Directions for this task: Only the lines from the beginning of the data below through the line containing "ha_1 | 10 | 3.3" belong in the response, each copied exactly.

Listed records:
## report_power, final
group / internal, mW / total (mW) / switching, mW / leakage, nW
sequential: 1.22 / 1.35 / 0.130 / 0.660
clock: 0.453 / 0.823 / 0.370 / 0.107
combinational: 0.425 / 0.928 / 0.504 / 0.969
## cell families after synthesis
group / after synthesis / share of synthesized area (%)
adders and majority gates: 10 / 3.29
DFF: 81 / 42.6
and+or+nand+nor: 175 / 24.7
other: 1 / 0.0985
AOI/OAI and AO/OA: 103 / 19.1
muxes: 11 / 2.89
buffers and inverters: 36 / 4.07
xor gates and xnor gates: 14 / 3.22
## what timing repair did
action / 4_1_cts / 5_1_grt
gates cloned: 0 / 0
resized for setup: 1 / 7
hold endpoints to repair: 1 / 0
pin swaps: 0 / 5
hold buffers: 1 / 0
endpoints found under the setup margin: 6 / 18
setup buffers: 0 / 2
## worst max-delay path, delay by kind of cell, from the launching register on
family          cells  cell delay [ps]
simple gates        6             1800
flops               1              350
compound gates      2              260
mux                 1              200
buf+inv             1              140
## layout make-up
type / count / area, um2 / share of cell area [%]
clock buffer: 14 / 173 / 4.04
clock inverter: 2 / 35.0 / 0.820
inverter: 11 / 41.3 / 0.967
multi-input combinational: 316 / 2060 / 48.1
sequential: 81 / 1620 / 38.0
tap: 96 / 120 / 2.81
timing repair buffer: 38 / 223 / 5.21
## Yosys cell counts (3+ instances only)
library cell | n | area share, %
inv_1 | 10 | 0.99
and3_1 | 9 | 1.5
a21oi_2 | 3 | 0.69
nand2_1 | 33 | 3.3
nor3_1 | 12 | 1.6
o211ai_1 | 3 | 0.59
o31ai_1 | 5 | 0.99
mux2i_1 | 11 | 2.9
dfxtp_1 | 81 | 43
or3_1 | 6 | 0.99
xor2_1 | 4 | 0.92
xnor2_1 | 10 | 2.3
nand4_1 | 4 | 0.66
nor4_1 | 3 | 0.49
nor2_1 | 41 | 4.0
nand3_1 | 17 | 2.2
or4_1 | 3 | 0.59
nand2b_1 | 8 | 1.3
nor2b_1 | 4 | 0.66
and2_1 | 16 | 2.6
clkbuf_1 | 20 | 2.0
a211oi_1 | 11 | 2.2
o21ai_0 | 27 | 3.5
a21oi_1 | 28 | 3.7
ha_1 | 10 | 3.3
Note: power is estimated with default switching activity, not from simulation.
**src/include/cbu_pkg.sv**
```systemverilog
// Contract
// RULE1: opcode 0x3d branches when negative equals overflow
// RULE2: carry opcode branches only when carry set
// RULE3: unsigned ge shares 0x31 with carry branch
// RULE4: opcode 0x3c branches on zero clear, n equals ov
// RULE5: opcode 0x3e branches on carry set, zero clear
// RULE6: taken target is pc plus two plus offset
// RULE7: doubled offset is two's complement, both directions
// RULE8: offset is low 16 bits, signed words
// RULE9: taken branch flushes fetched slot with nop
// RULE10: base core: one cycle, two if taken
// RULE11: extended core: taken branch takes four cycles
// RULE12: untaken branch continues sequentially
// RULE13: flags never changed by branch
`default_nettype none
package cbu_pkg;
  // ********************************************
  // opcode upper bytes
  // ********************************************
  localparam logic [7:0] OPC_CARRY     = 8'h31; // carry / unsigned ge
  localparam logic [7:0] OPC_SIGNED_GT = 8'h3c; // signed greater than
  localparam logic [7:0] OPC_SIGNED_GE = 8'h3d; // signed greater or equal
  localparam logic [7:0] OPC_UNS_GT    = 8'h3e; // unsigned greater than
  // ********************************************
  // field layout
  // ********************************************
  localparam int INSN_W    = 24; // instruction word width
  localparam int PC_W      = 24; // program counter width
  localparam int OFS_W     = 16; // word offset width
  localparam int OPC_LSB   = 16; // opcode byte position
  localparam int FLAG_C    = 0;  // carry bit in status word
  localparam int FLAG_Z    = 1;  // zero bit
  localparam int FLAG_OV   = 2;  // overflow bit
  localparam int FLAG_N    = 3;  // negative bit
  localparam logic [PC_W-1:0] PC_STEP = 24'h000002; // next instruction
  localparam logic [INSN_W-1:0] NOP_WORD = 24'h000000; // flush word
  // ********************************************
  // timing
  // ********************************************
  localparam logic [1:0] TAKEN_EXTRA_BASE = 2'h1; // base: 2 cycles
  localparam logic [1:0] TAKEN_EXTRA_EXT  = 2'h3; // extended: 4 cycles
  localparam logic [PC_W-1:0] PC_RESET    = 24'h000000; // reset pc
  // decoded condition kinds
  typedef enum logic [2:0] {
    COND_NONE, COND_CARRY, COND_SGE, COND_SGT, COND_UGT
  } cbu_cond_e;
endpackage : cbu_pkg
`default_nettype wire

```
**src/include/cbu_dec_if.sv**
```systemverilog
`timescale 1ns/1ps
`default_nettype none
// decode result passed from condition decoder to branch unit core
interface cbu_dec_if;
  logic             is_branch; // opcode is a conditional branch
  logic             taken;     // condition holds
  logic [23:0]      target;    // computed target
  modport dec (output is_branch, output taken, output target);
  modport core (input is_branch, input taken, input target);
endinterface : cbu_dec_if
`default_nettype wire

```
**src/core/cbu_top.sv**
```systemverilog
`timescale 1ns/1ps
`default_nettype none
// ********************************************
// conditional branch unit
// ********************************************
module cbu_top #(
  parameter bit EXTENDED = 1'b0 // extended core variant
) (
  // clock and reset
  input  wire logic        clk_i,
  input  wire logic        reset_n_i,
  // from fetch / execute
  input  wire logic        insn_valid_i,   // insn_i executes this cycle
  input  wire logic [23:0] insn_i,         // executing instruction
  input  wire logic [23:0] pc_i,           // its address
  input  wire logic [15:0] status_word_i,  // flags
  // to fetch / program counter
  output logic             pc_load_o,      // load pc_target_o
  output logic [23:0]      pc_target_o,    // branch target
  output logic             flush_o,        // replace fetched slot with nop
  output logic             stall_o,        // branch still busy
  output logic             branch_done_o,  // branch completed
  output logic             taken_o         // last branch was taken
);
  cbu_dec_if dif (); // decode results
  logic [1:0] cnt_ff;     // remaining extra cycles
  logic       busy;       // extra cycles in progress
  logic       accept;     // new branch accepted
  cbu_cond u_cond (
    .insn_i        (insn_i),
    .pc_i          (pc_i),
    .status_word_i (status_word_i),
    .dec           (dif.dec)
  );
  assign busy   = (cnt_ff != 2'h0);
  assign accept = insn_valid_i && dif.is_branch && !busy;
  // ********************************************
  // latency counter [RULE10] [RULE11]
  // ********************************************
  always_ff @(posedge clk_i) begin
    if (!reset_n_i) begin
      cnt_ff <= 2'h0;
    end else if (accept && dif.taken) begin
      cnt_ff <= EXTENDED ? cbu_pkg::TAKEN_EXTRA_EXT : cbu_pkg::TAKEN_EXTRA_BASE;
    end else if (busy) begin
      cnt_ff <= cnt_ff - 2'h1;
    end
  end
  // ********************************************
  // pc load and flush; flags untouched [RULE13]
  // ********************************************
  always_ff @(posedge clk_i) begin
    if (!reset_n_i) begin
      pc_load_o   <= 1'b0;
      pc_target_o <= cbu_pkg::PC_RESET;
      flush_o     <= 1'b0;
      taken_o     <= 1'b0;
    end else begin
      pc_load_o <= accept && dif.taken;                  // [RULE6] [RULE12]
      flush_o   <= accept && dif.taken;                  // [RULE9]
      if (accept) begin
        pc_target_o <= dif.target;
        taken_o     <= dif.taken;
      end
    end
  end
  // ********************************************
  // stall and completion
  // ********************************************
  always_ff @(posedge clk_i) begin
    if (!reset_n_i) begin
      stall_o       <= 1'b0;
      branch_done_o <= 1'b0;
    end else begin
      // stall covers the extra cycles of a taken branch
      stall_o <= (accept && dif.taken) || (cnt_ff > 2'h1);
      // untaken: done next edge; taken: when count runs out
      branch_done_o <= (accept && !dif.taken) || (cnt_ff == 2'h1);
    end
  end
endmodule : cbu_top
`default_nettype wire

```
**src/core/cbu_cond.sv**
```systemverilog
`timescale 1ns/1ps
`default_nettype none
// ********************************************
// condition decode and target compute
// ********************************************
module cbu_cond (
  // instruction and state
  input  wire logic [23:0] insn_i,
  input  wire logic [23:0] pc_i,
  input  wire logic [15:0] status_word_i,
  // result
  cbu_dec_if.dec           dec
);
  logic            n_f;   // negative
  logic            ov_f;  // overflow_flag
  logic            z_f;   // zero
  logic            c_f;   // carry
  cbu_pkg::cbu_cond_e kind; // decoded condition
  logic [23:0]     ofs_x; // doubled sign-extended offset
  assign n_f  = status_word_i[cbu_pkg::FLAG_N];
  assign ov_f = status_word_i[cbu_pkg::FLAG_OV];
  assign z_f  = status_word_i[cbu_pkg::FLAG_Z];
  assign c_f  = status_word_i[cbu_pkg::FLAG_C];
  // opcode decode
  always_comb begin
    case (insn_i[23:16])
      cbu_pkg::OPC_CARRY:     kind = cbu_pkg::COND_CARRY; // [RULE2] [RULE3]
      cbu_pkg::OPC_SIGNED_GE: kind = cbu_pkg::COND_SGE;   // [RULE1]
      cbu_pkg::OPC_SIGNED_GT: kind = cbu_pkg::COND_SGT;   // [RULE4]
      cbu_pkg::OPC_UNS_GT:    kind = cbu_pkg::COND_UGT;   // [RULE5]
      default:                kind = cbu_pkg::COND_NONE;
    endcase
  end
  // condition evaluation
  always_comb begin
    case (kind)
      cbu_pkg::COND_CARRY: dec.taken = c_f;                    // [RULE2]
      cbu_pkg::COND_SGE:   dec.taken = (n_f == ov_f);          // [RULE1]
      cbu_pkg::COND_SGT:   dec.taken = !z_f && (n_f == ov_f);  // [RULE4]
      cbu_pkg::COND_UGT:   dec.taken = c_f && !z_f;            // [RULE5]
      default:             dec.taken = 1'b0;
    endcase
  end
  assign dec.is_branch = (kind != cbu_pkg::COND_NONE);
  // signed word offset, doubled, sign-extended [RULE7] [RULE8]
  assign ofs_x = {{7{insn_i[15]}}, insn_i[15:0], 1'b0};
  assign dec.target = pc_i + cbu_pkg::PC_STEP + ofs_x; // [RULE6]
endmodule : cbu_cond
`default_nettype wire

```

Output below:
## report_power, final
group / internal, mW / total (mW) / switching, mW / leakage, nW
sequential: 1.22 / 1.35 / 0.130 / 0.660
clock: 0.453 / 0.823 / 0.370 / 0.107
combinational: 0.425 / 0.928 / 0.504 / 0.969
## cell families after synthesis
group / after synthesis / share of synthesized area (%)
adders and majority gates: 10 / 3.29
DFF: 81 / 42.6
and+or+nand+nor: 175 / 24.7
other: 1 / 0.0985
AOI/OAI and AO/OA: 103 / 19.1
muxes: 11 / 2.89
buffers and inverters: 36 / 4.07
xor gates and xnor gates: 14 / 3.22
## what timing repair did
action / 4_1_cts / 5_1_grt
gates cloned: 0 / 0
resized for setup: 1 / 7
hold endpoints to repair: 1 / 0
pin swaps: 0 / 5
hold buffers: 1 / 0
endpoints found under the setup margin: 6 / 18
setup buffers: 0 / 2
## worst max-delay path, delay by kind of cell, from the launching register on
family          cells  cell delay [ps]
simple gates        6             1800
flops               1              350
compound gates      2              260
mux                 1              200
buf+inv             1              140
## layout make-up
type / count / area, um2 / share of cell area [%]
clock buffer: 14 / 173 / 4.04
clock inverter: 2 / 35.0 / 0.820
inverter: 11 / 41.3 / 0.967
multi-input combinational: 316 / 2060 / 48.1
sequential: 81 / 1620 / 38.0
tap: 96 / 120 / 2.81
timing repair buffer: 38 / 223 / 5.21
## Yosys cell counts (3+ instances only)
library cell | n | area share, %
inv_1 | 10 | 0.99
and3_1 | 9 | 1.5
a21oi_2 | 3 | 0.69
nand2_1 | 33 | 3.3
nor3_1 | 12 | 1.6
o211ai_1 | 3 | 0.59
o31ai_1 | 5 | 0.99
mux2i_1 | 11 | 2.9
dfxtp_1 | 81 | 43
or3_1 | 6 | 0.99
xor2_1 | 4 | 0.92
xnor2_1 | 10 | 2.3
nand4_1 | 4 | 0.66
nor4_1 | 3 | 0.49
nor2_1 | 41 | 4.0
nand3_1 | 17 | 2.2
or4_1 | 3 | 0.59
nand2b_1 | 8 | 1.3
nor2b_1 | 4 | 0.66
and2_1 | 16 | 2.6
clkbuf_1 | 20 | 2.0
a211oi_1 | 11 | 2.2
o21ai_0 | 27 | 3.5
a21oi_1 | 28 | 3.7
ha_1 | 10 | 3.3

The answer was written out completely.